[SOURCE MATERIAL — start]

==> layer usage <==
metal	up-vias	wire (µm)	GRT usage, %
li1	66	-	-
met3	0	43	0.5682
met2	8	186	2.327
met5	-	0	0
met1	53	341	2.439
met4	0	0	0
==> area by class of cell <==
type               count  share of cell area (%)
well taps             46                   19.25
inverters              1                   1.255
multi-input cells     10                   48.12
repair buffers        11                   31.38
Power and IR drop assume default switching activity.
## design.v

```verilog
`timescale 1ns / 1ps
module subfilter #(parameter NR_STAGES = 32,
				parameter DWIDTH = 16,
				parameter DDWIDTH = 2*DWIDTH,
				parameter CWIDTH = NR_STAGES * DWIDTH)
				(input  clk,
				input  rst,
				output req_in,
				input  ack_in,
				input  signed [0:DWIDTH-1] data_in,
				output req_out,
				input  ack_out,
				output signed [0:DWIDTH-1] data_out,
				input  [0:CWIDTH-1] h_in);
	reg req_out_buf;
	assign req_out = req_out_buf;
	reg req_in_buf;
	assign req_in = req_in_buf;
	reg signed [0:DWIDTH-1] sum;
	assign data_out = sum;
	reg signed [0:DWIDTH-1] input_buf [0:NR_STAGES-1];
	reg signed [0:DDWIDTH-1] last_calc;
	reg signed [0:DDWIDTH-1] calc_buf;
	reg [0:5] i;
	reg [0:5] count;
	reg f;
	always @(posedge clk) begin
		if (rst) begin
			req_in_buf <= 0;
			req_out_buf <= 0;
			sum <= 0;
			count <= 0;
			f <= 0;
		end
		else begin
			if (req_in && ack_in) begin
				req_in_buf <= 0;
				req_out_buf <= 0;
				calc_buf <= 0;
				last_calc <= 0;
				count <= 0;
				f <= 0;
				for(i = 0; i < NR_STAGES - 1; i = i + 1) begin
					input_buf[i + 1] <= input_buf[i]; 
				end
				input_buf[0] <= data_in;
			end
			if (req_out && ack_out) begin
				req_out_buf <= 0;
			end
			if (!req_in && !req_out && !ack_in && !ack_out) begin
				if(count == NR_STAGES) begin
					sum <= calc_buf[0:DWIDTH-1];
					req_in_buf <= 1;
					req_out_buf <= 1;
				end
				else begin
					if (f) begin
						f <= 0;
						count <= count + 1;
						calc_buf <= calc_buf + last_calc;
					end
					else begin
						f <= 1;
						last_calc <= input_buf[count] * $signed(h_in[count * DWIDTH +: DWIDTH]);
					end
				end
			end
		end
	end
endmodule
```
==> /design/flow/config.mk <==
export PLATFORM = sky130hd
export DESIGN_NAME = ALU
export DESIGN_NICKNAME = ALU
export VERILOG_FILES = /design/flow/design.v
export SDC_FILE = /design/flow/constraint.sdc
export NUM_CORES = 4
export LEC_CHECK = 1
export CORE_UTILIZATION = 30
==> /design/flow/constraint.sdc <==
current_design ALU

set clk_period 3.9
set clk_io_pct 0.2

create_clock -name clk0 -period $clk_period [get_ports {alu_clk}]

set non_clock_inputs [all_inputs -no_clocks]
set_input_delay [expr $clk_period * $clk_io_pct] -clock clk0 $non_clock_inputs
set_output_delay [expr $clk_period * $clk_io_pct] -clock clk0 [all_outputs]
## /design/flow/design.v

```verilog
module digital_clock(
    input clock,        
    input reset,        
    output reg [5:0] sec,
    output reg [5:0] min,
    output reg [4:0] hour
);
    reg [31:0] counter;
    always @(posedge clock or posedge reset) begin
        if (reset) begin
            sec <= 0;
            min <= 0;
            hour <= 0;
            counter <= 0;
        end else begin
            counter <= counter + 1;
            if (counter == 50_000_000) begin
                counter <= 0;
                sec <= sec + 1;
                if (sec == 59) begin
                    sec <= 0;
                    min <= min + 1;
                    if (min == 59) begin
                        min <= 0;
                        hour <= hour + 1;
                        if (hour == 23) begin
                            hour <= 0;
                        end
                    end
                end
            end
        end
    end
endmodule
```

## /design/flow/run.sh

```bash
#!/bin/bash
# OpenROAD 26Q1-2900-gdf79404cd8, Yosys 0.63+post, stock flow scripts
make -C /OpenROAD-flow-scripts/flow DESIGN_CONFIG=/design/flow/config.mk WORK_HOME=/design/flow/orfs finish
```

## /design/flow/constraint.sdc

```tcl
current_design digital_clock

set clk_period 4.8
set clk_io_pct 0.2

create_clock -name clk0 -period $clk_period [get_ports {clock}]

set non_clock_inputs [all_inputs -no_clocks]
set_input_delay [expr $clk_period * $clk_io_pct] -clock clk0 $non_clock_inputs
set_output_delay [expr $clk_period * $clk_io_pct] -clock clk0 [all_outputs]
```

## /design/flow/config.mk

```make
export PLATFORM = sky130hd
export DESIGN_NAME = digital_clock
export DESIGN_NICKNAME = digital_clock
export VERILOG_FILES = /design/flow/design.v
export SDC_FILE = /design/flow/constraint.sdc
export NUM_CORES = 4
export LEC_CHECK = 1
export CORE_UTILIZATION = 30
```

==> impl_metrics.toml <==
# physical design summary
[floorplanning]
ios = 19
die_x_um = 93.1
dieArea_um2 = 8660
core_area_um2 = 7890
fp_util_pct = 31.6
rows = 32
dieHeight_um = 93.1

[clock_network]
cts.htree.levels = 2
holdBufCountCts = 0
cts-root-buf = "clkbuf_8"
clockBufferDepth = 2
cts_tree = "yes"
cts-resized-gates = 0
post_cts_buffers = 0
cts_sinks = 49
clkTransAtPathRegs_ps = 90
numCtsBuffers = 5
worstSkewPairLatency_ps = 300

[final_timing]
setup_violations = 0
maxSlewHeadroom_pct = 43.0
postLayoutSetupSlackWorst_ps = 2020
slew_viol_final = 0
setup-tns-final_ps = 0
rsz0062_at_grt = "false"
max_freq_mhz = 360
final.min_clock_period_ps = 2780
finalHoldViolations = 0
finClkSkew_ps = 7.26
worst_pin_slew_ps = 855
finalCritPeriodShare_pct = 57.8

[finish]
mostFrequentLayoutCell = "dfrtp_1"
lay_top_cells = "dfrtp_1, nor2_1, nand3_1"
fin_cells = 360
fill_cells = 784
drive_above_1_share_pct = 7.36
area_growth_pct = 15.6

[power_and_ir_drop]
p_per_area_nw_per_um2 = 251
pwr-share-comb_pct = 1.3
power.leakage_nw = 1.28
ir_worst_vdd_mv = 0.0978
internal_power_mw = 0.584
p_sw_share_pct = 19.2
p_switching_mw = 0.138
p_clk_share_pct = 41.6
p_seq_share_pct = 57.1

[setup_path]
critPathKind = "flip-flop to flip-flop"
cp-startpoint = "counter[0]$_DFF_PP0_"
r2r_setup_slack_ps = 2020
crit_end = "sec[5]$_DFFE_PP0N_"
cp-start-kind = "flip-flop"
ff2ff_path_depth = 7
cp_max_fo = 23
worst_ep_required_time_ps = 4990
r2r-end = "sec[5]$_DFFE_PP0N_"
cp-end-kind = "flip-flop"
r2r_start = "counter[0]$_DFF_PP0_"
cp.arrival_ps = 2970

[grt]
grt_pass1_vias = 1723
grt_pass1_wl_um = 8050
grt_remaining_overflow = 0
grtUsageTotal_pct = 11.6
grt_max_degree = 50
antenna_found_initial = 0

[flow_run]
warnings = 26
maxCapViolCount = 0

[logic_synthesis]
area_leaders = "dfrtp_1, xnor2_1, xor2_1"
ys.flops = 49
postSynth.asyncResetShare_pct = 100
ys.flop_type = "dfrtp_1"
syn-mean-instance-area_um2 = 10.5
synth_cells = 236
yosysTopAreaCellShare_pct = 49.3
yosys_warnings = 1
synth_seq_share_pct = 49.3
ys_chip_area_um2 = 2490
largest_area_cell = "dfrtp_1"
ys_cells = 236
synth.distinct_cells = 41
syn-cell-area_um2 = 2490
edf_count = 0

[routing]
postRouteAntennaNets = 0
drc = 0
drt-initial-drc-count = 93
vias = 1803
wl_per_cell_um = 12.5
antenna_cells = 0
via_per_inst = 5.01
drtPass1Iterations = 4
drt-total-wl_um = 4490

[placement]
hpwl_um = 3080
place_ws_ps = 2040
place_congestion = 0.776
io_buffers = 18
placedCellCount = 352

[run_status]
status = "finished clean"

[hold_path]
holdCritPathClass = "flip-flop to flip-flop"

[SOURCE MATERIAL — finish]
[SOURCE MATERIAL — start]

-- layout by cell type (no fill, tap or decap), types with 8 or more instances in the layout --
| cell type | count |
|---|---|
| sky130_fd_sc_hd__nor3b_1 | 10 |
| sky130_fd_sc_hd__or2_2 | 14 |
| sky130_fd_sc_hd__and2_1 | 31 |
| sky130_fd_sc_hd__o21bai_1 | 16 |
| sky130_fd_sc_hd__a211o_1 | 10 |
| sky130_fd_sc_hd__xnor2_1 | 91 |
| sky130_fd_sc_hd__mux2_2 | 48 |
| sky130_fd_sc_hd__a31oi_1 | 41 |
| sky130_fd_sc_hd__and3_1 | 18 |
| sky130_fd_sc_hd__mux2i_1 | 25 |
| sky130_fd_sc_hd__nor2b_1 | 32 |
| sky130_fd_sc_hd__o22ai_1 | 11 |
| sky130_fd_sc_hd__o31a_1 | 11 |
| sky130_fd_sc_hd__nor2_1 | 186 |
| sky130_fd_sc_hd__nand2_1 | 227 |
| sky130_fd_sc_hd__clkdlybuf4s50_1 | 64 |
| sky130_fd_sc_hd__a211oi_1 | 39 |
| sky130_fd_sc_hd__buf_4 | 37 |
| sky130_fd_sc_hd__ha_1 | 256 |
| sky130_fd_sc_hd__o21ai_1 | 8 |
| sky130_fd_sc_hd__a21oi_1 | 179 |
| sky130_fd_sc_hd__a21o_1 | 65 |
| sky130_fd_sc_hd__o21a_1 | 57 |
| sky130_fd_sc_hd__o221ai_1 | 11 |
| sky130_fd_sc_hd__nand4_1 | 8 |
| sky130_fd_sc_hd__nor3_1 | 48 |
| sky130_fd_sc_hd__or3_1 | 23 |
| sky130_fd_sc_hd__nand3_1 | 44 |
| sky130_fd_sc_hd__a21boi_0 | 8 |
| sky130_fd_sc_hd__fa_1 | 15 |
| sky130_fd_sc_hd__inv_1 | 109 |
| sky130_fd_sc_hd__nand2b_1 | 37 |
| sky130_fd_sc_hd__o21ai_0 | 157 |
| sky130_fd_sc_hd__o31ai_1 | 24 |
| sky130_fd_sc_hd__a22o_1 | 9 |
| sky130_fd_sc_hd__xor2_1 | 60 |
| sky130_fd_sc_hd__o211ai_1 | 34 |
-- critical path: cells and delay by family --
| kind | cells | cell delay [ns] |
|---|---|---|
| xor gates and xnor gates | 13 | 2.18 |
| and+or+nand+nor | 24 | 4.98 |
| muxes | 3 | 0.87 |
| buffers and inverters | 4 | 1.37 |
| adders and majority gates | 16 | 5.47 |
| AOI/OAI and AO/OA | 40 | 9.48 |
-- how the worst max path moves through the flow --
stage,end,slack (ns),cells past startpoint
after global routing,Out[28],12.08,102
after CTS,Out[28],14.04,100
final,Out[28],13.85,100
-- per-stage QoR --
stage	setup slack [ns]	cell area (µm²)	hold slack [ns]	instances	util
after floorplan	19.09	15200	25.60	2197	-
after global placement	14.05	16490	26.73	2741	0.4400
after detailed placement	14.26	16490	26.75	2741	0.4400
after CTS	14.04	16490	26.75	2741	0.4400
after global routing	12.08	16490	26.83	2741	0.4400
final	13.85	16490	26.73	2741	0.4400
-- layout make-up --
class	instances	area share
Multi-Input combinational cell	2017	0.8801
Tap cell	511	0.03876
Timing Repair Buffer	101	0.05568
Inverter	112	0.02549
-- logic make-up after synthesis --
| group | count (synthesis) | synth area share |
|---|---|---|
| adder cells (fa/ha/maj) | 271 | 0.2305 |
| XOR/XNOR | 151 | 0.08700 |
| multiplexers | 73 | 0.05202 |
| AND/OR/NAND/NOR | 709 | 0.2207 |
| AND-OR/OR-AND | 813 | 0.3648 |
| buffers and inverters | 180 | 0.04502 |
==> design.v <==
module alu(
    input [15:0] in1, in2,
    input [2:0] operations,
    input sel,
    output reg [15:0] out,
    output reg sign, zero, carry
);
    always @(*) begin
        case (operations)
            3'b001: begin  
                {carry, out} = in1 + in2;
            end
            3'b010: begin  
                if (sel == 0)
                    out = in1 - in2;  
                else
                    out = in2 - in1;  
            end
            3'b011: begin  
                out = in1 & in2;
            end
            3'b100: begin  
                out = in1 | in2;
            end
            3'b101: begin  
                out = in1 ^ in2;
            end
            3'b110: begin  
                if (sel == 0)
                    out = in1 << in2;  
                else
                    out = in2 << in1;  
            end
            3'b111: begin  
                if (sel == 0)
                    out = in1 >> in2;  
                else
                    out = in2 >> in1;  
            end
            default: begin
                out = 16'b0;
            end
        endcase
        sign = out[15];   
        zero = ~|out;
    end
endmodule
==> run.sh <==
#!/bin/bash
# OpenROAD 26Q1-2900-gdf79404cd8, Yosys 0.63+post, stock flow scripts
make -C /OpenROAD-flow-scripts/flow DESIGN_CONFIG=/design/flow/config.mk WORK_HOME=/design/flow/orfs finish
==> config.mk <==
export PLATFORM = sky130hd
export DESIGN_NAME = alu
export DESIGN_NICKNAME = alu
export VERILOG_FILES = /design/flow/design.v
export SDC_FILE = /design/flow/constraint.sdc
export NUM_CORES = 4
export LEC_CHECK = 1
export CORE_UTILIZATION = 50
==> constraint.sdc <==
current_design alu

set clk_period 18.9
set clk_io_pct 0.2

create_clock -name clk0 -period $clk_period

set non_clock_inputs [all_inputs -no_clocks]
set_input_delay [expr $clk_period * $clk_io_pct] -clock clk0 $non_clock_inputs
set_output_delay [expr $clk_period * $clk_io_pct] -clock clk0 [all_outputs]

[SOURCE MATERIAL — finish]

Pull every line with the word "global" from the data.

**RESULT FOR THIS TASK:**
after global routing,Out[28],12.08,102
after global placement	14.05	16490	26.73	2741	0.4400
after global routing	12.08	16490	26.83	2741	0.4400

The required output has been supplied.